鈴木 左文教授(左)、永山 俊輔さん(右)
テラヘルツ帯とは電波と光の中間に位置する領域で、その光源や応用が未開拓な分野です。共鳴トンネルダイオード(RTD)はテラヘルツ帯の有力な光源として研究が進められており、小型かつ常温動作可能な半導体デバイスとして注目されています。テラヘルツ帯の電磁波は従来の無線通信技術と比べて周波数が高く、いわゆる「Beyond 5G」や「6G」での高速無線通信への応用が期待されています。さらに、テラヘルツ帯の透過性を活かしたイメージングやレーダーへの応用、分光分析など幅広い分野への応用も研究されています。

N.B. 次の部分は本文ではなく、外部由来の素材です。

--- src/rtl/pe_traffic_node_if.sv ---
// NoC port bundle between a PE traffic node and its router port.
// master = PE side (injects on o_data, sinks i_data).
interface pe_traffic_node_if #(
    parameter int DATA_W = 32,
    parameter int ADDR_W = 3
);
    logic [DATA_W+ADDR_W-1:0] o_data;
    logic                     o_data_valid;
    logic                     i_data_ready;
    logic [DATA_W+ADDR_W-1:0] i_data;
    logic                     i_data_valid;
    logic                     o_data_ready;

    modport master (
        output o_data, o_data_valid, o_data_ready,
        input  i_data_ready, i_data, i_data_valid
    );

    modport slave (
        input  o_data, o_data_valid, o_data_ready,
        output i_data_ready, i_data, i_data_valid
    );
endinterface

また、周波数コムは鋭いピークが周期的に並ぶスペクトルを持つ電磁波で、テラヘルツ帯において高出力かつ安定な周波数コムは実現されていません。その広い周波数帯域を活かし、通信における多重化よる高速化や効率的な分光分析、さらにテラヘルツ帯での周波数基準などへの応用が期待されます。
これまで、テラヘルツ帯のRTDを用いた光源の研究は主に周波数と出力の向上を目標に進められ、単一周波数での動作を前提としていました。しかし、近年RTD発振器に反射によりフィードバックを与えることで複数周波数での発振、特に周波数コムの生成が可能であるということが実験、理論の両面から明らかになってきました。そこで、本研究では回路シミュレーションにより周波数コムの生成条件やその制御方法を明らかにするとともに、RTDの半導体デバイスとしてのコンパクトさを活かした超小型のテラヘルツ周波数コム生成系を設計しました。

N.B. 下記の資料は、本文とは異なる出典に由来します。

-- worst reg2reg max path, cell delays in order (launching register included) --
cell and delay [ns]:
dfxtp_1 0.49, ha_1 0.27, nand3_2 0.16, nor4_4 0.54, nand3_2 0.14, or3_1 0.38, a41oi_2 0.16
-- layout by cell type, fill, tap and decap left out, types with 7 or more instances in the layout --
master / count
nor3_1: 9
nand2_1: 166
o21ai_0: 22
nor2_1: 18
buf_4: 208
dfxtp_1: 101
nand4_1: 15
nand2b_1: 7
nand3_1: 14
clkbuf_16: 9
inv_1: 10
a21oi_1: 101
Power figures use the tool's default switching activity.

RTDでの周波数コム生成において、フィードバックの遅延と強度が重要なパラメータであることを見出し、最大で数百GHzにわたる幅広い等間隔なコム生成の可能性を示しました。この結果を受けてコム生成のための系を考案し、テーパー型アンテナを持つRTD発振器とフォトニック結晶導波路の結合により、mm~cmオーダーのサイズでコム生成可能なデバイスを設計しました。さらに発振器の作製も行い、設計目標とした400~500GHz帯において最大170µWの電磁波出力を得ました。
この研究にはまだ解決すべき課題も数多く残されていますが、テラヘルツ周波数コム生成とその応用に向けた一歩として貢献できたのではないかと考えています。
この度は学士優秀学生賞に選出いただき、大変光栄です。鈴木研究室の先生方、そして先輩方の温かいご指導のおかげで研究を進めることができました。心より感謝申し上げます。修士課程でもこの研究を継続し、まずは周波数コム生成系の実証を目指して研究に励んでいきたいと思います。